Six Not So Easy Pieces of Medical Simulation and Training

Cagatay Basdogan, Ph.D. College of Engineering, Koc University




Today, the operating room and the patient are the most common and often the only setting where hands-on medical training takes place. Novice surgeons acquire skills by observing experienced surgeons in action and then progressively performing additional surgical procedures under varying degrees of supervision as their training advances and skill levels increase. This so-called “see one, do one, teach one” paradigm has been considered as the only training method in medicine more than 2,500 years. However, an extensive report prepared by Institute of Medicine of the National Academy of Sciences in USA shows that more people die from medical mistakes each year than from highway accidents, breast cancer, or AIDS. Hence, there is an immediate need for improved training methods in medicine. The virtual reailty based medical simulation and training can be an alternative solution, but developing a simulator for medical training is a highly challenging task, which requires expertise in many disciplines. In this talk, I will discuss the six "Not-So-Easy" pieces of this development and highlight the open research problems in each piece; 1. Anatomical model and training scene generation, 2. Measurement and characterization of soft organ tissues, 3. Development of real-time soft tissue models, 4. Simulation of surgical tool-soft tissue interactions, 5. System integration, and 6. Assessment, validation and training transfer.

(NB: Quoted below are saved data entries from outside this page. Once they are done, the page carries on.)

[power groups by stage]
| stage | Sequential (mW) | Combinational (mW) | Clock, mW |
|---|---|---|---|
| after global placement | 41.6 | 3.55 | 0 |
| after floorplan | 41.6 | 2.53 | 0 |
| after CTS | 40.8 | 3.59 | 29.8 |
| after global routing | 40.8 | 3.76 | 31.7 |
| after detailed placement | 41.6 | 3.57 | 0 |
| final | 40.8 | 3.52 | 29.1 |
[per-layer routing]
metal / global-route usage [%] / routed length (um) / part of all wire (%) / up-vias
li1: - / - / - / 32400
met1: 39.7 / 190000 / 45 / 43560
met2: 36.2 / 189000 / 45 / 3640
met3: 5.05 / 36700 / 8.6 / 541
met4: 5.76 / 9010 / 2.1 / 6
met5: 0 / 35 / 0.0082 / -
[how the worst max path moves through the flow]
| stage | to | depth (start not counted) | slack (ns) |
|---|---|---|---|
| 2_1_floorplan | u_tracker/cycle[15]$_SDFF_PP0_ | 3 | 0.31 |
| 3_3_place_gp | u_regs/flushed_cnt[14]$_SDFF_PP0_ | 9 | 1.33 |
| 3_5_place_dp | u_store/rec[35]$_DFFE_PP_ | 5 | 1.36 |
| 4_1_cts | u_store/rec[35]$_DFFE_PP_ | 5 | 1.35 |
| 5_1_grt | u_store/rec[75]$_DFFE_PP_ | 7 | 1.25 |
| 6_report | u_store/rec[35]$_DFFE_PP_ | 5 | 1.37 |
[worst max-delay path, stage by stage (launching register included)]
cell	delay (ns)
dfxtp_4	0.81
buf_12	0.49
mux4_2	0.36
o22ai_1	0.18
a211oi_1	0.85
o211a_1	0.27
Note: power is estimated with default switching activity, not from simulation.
File: config.mk
export PLATFORM = sky130hd
export DESIGN_NAME = sync_word_ram
export DESIGN_NICKNAME = d
export VERILOG_FILES = /design/src/logic/sync_word_ram.sv
export SDC_FILE = /design/constraint.sdc
export NUM_CORES = 1
export LEC_CHECK = 0
export BUFFER_PORTS_ARGS = -buffer_cell sky130_fd_sc_hd__buf_2
export CAP_MARGIN = 10
export CORE_MARGIN = 4
export CORE_UTILIZATION = 55
export DETAILED_ROUTE_END_ITERATION = 10
export PLACE_DENSITY = 0.75
export RECOVER_POWER = 100
export SYNTH_ARGS = -nofsm -noshare
export SYNTH_HDL_FRONTEND = slang
export SYNTH_SLANG_ARGS = --single-unit
File: constraint.sdc
create_clock -name CLK_n -period 3.25 [get_ports CLK_n]
set_input_delay 0.1625 -clock CLK_n [delete_from_list [all_inputs] [get_ports CLK_n]]
set_output_delay 0.1625 -clock CLK_n [all_outputs]
set_load 0.01 [all_outputs]
File: src/logic/sync_word_ram.sv
`timescale 1ns/1ps
`default_nettype none

module sync_word_ram #(
  parameter type T_WORD = logic [31:0],
  parameter int  AW     = 4
) (
  input  wire           CLK_n,
  input  wire           i_we,
  input  wire  [AW-1:0] i_waddr,
  input  T_WORD         i_wdata,
  input  wire  [AW-1:0] i_raddr,
  output T_WORD         o_rdata
);

  T_WORD mem [2**AW];

  always_ff @(posedge CLK_n)
  begin
    if (i_we)
    begin
      mem[i_waddr] <= i_wdata;
    end
    o_rdata <= mem[i_raddr]; // Registered read gives old data on collision
  end

endmodule

`default_nettype wire

# Word-level counts from Yosys, hierarchy flattened
# Memory sizes are Yosys's and may differ from the RTL's. A register that Yosys moved wholly into a read port is not among the register bits.
# Index checks and enable logic that the tools add are counted.
# word_totals
reg_bits,0
latch_bits,0
ramBits,512
rom_bits,0
input_bits,42
output_inout_bits,32
word_cells,3
mem_count,1
# memory_table
name,depth,word_bits,read_ports,rd_clocked_by_memory_dff,wr,line_no,rtl
mem,16,32,1,1,1,16,T_WORD mem [2**AW];
# op_classes
add_sub_neg,0
multipliers,0
div,0
magnitude_cmp,0
eq_ne,0
shifts,0
muxes,2
n_bitwise,0
n_reduce_logical,0
# ops
op,n
two-way mux 1 bit,2

# Depth between registers and ports, before layout
# logic_depth
depth_word,2
ltp_mapped,5
mapped_depth_nobuf,3

# Least setup slack after synthesis
# OpenSTA, ideal clock, no wires.
# synth_path
path_kind,input to register
start,input i_waddr[2]
end,"memory mem[0][0] in the netlist's numbering, enable pin"
setup_ps,461
arrival_time_ps,2881
t_required_ps,2789
slack_ps,-92
path_stages,2
path_buffers,0
cell_sequence,or3b_2 > nor3_1
# synth_lines
item,line_no,rtl
start: declaration,10,"input wire [AW-1:0] i_waddr,"
end: declaration,16,
# No word-level cell before the write port.

==> run summary <==
Row count: 69
Global routing usage on met1: 0.314
Clock skew: 0.0114 ns
Tmin final: 2.24 ns
Worst Max-Slew Pin Slew: 1.89 ns
Fillers: 2,323
Grt met2 use: 0.328
Final period util: 0.689
Inserted Diodes: 0
Clk_lat worst skew: 0.56 ns
Number of global-route vias before repair: 9,608
Antenna-violating nets left: 0
WS Path Type: in2reg
Number of synthesized register bits: 544
TritonRoute pass-1 iters: 5
Core Area: 35,600 µm²
Global-route wire length before repair: 60.6 mm
GRT busiest layer: met2
Dpl hpwl: 20.9 mm
Initial antenna violation count: 0
Routed vias/inst: 6.18
Layout Nets: 1,032
Critical Path Start Type: primary input
Number of port buffers: 73
Fin Setup TNS: 0 ns
TritonCTS clock tree: built
Via count: 9,231
Hold Path Origin: i_raddr[3]
Die Width: 198 µm
Hold Slack: 0.182 ns
DRT iter0 DRCs: 993
Failing checks: max-capacitance violations, max-slew violations
Routed WL: 39.6 mm
Dpl cell area: 21,100 µm²
Worst Hold End: o_rdata[6]
RR Startpoint: mem[0][12]
Worst r2r path cells: 3
Slew margin rel.: -0.263
Critical path endpoint category: flop
Largest fanout on the critical path: 51
P per Cell Area: 652 nW/µm²
Total chip power: 15.0 mW
RR Endpoint: o_rdata[12]
H-tree levels: 2
Fin area: 23,100 µm²
Final Hold Fails: 0
Slew Viols, Final: 66
GRT Total Usage: 0.207
Chip Height: 198 µm
RePlAce Congestion: 0.709
Worst endpoint data arrival time: 2.66 ns
Synth Instances: 838
Syn_nets: 880
Max IR drop VDD: 419 µV
Initial Utilization: 0.558
Static Leak: 7.33 nW
WP data required: 3.67 ns
Post-Syn Area: 19,900 µm²
CTS Buf Count: 52
Sequential share of the synthesized area: 0.807
Routed WL per cell: 26.5 µm
Ys Warns: 0
Share of post-route cells with drive strength above 1: 0.255
Largest net degree at the start of global routing: 52
Clk root buf: clkbuf_16
Status: complete, but fails checks
Worst-case clock buffer depth: 3
IO Pins: 74
Final setup fails: 0
Fmax: 0.446 GHz
Unique cell type count in the Yosys netlist: 18
Mean Syn Cell Area: 23.7 µm²
CTS Sinks: 544
RSZ-0062 raised after global routing: false
DRC: 0
Worst hold path class: in2reg
Clock slew at reported path FFs: 0.06 ns
Synth-to-layout area growth: 16.1%
Die area: 39,200 µm²
Fin util: 0.648
Max-cap viol count: 2
M3 GR Usage: 0.0352
GRT overflow: 0
R2R setup slack: 1.83 ns
Hold Crit Depth: 4
==> layout by cell type, fill, tap and decap left out, drive strengths merged <==
cell type    instances
edfxtp             512
clkbuf             152
mux4               128
a22oi               64
nand2               33
dlygate4sd3         32
dfxtp               32
buf                 22
clkinv              16
nor2                13
bufinv              10
nor3                 4
inv                  3
clkinvlp             3
nor2b                2
nand3b               2
nand2b               2
and2                 1
nand3                1
or3b                 1
==> flip-flops by register name, summed over array words and instances, names as in the netlist <==
signal / cells
o_rdata: 32
mem: 512
==> worst max-delay path by stage <==
stage / from / end / slack (ns) / cells past startpoint
floorplan: i_waddr[2] / mem[8][0] / 0.21 / 2
global placement: i_waddr[2] / mem[1][26] / 1.08 / 4
detailed placement: i_waddr[2] / mem[1][25] / 1.07 / 4
CTS: i_waddr[2] / mem[1][1] / 1.66 / 4
global route: i_waddr[1] / mem[6][1] / 0.81 / 4
finish: i_raddr[1] / o_rdata[18] / 1.01 / 5
==> cells in the mapped netlist <==
cell	instances	area share
nand2_1	33	0.0062
nand3_1	1	0.00025
buf_4	11	0.0042
buf_6	2	0.0011
mux4_2	128	0.15
a22oi_1	64	0.024
buf_2	4	0.0010
nand3b_1	2	0.00076
buf_1	9	0.0017
and2_1	1	0.00032
dfxtp_1	32	0.032
or3b_2	1	0.00044
edfxtp_1	512	0.77
nor3_1	4	0.0010
nor2_1	13	0.0025
nand2b_1	2	0.00063
nor2b_1	2	0.00063
clkbuf_1	17	0.0032
==> per-layer routing <==
metal,routed length [µm],up-vias
met5,0,-
met4,656,0
met3,2950,58
met2,19600,398
met1,16300,4895
li1,-,3880
==> power by group <==
part	internal, mW	switching (mW)	total (mW)
sequential	7.84	0.0531	7.90
clock	3.91	2.54	6.44
combinational	0.293	0.410	0.703
total	12.0	3.00	15.0
==> cell families (layout without fill, tap and decap cells) <==
family          count (synthesis)  count (layout)  synth area share
flops                         544             544             0.807
mux                           128             128             0.145
compound gates                 64              64            0.0242
simple gates                   59              59            0.0127
buf+inv                        43             238            0.0112
==> through the flow <==
step                      setup WS, ns  instances
after floorplan                  0.208        838
after global placement            1.08       1365
after detailed placement          1.07       1365
after CTS                         1.66       1494
after global routing             0.812       1494
final                             1.01       1494
==> critical path, stage by stage <==
cell and delay [ns]:
clkbuf_2 1.07, clkbuf_1 0.57, mux4_2 0.43, a22oi_1 0.27
nand2_1 0.13
==> cell type report <==
class	count	area [µm²]	share of cell area
clock buffer	65	1420	0.0616
timing repair buffer	141	897	0.0389
multi-input combinational	251	3720	0.161
tap	461	577	0.0250
clock inverter	32	430	0.0187
sequential	544	16000	0.695
==> repair_timing <==
| item | 4_1_cts | 5_1_grt |
|---|---|---|
| buffers inserted | 0 | 0 |
| gates resized for setup | 0 | 0 |
| hold buffers | 32 | 0 |
| endpoints found under the hold margin | 512 | 0 |
No activity file was read; power rests on OpenSTA's default activity.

Cagatay Basdogan is a faculty member in the Mechanical Engineering and Computational Sciences and Engineering programs of Koc University, Istanbul, Turkey. Before joining to Koc University, he was a senior member of technical staff at Information and Computer Science Division of NASA-Jet Propulsion Laboratory of California Institute of Technology from 1999 to 2002. He moved to JPL from Massachusetts Institute of Technology (MIT) where he was a research scientist and principal investigator at MIT Research Laboratory of Electronics from 1996-1999. He received his Ph.D. degree from Southern Methodist University in 1994 and worked as a research scientist at Northwestern University Research Park with MusculoGraphics Inc. for two years before moving to Boston. Dr. Basdogan conducts interdisciplinary research in the areas of man-machine interfaces (in particular haptics), control systems, mechatronics, robotics, biomechanics, physics-based modeling and simulation, 3D computer graphics, and virtual reality technology.

Video-based Human Motion Capture: Challenges, Progress and Future Directions

Jinxiang Chai, Associate Professor, Department of Computer Science and Engineering, Texas A&M University





Motion capture technologies have made revolutionary progress in computer animation in the past decade. With the detailed motion data and editing algorithms, we can directly transfer expressive performance of a real person to a virtual character, interpolate existing data to produce new sequences, or compose simple motion clips to create a rich repertoire of motor skills. In addition to computer graphics applications, motion capture technologies have enabled tremendous advancement in computer vision, robotics, biomechanics, virtual reality and natural user interactions.

However, current motion capture technologies are often restrictive, cumbersome, expensive and therefore not accessible to most users. Video-based motion capture offers an appealing solution because they require no markers, no sensors or no special suits. Researchers have been actively exploring the problem of video-based motion capture for many years, and have made great advances. However, these results are often vulnerable to ambiguities in video data (e.g., significant occlusions), lighting changes, degeneracies in camera motion, and a lack of discernible features on the body and hand.

In this talk, I will describe our recent efforts on acquiring human motion using inexpensive cameras. First, I will show how to capture physically realistic 3D full-body performances (e.g., gymnastics) from a monocular video sequence taken by an ordinary video camera. In the second part of my talk, I will describe a fast robust automated method that accurately captures full-body motion data using a single depth camera. Lastly, I will present a novel motion capture method for acquiring physically realistic hand manipulation data from video. I will conclude my talk by outlining possible future directions of human motion capture.

Jinxiang Chai is currently an associate professor in the Department of Computer Science and Engineering at Texas A&M University. He received his Ph.D in robotics from the School of Computer Science, Carnegie Mellon University in 2006. His primary research is in the area of graphics, animation and vision with broad applications in other disciplines such as robotics, human computer interaction, biomechanics, virtual and augmented reality. He is particularly interested in developing representations and efficient computational models that allow acquisition, analysis, understanding, simulation, and control of natural human movement. He draws on ideas from graphics, vision, machine learning, robotics, biomechanics, neuroscience and applied math. He received an NSF CAREER award for his work on theory and practice of Bayesian human motion synthesis.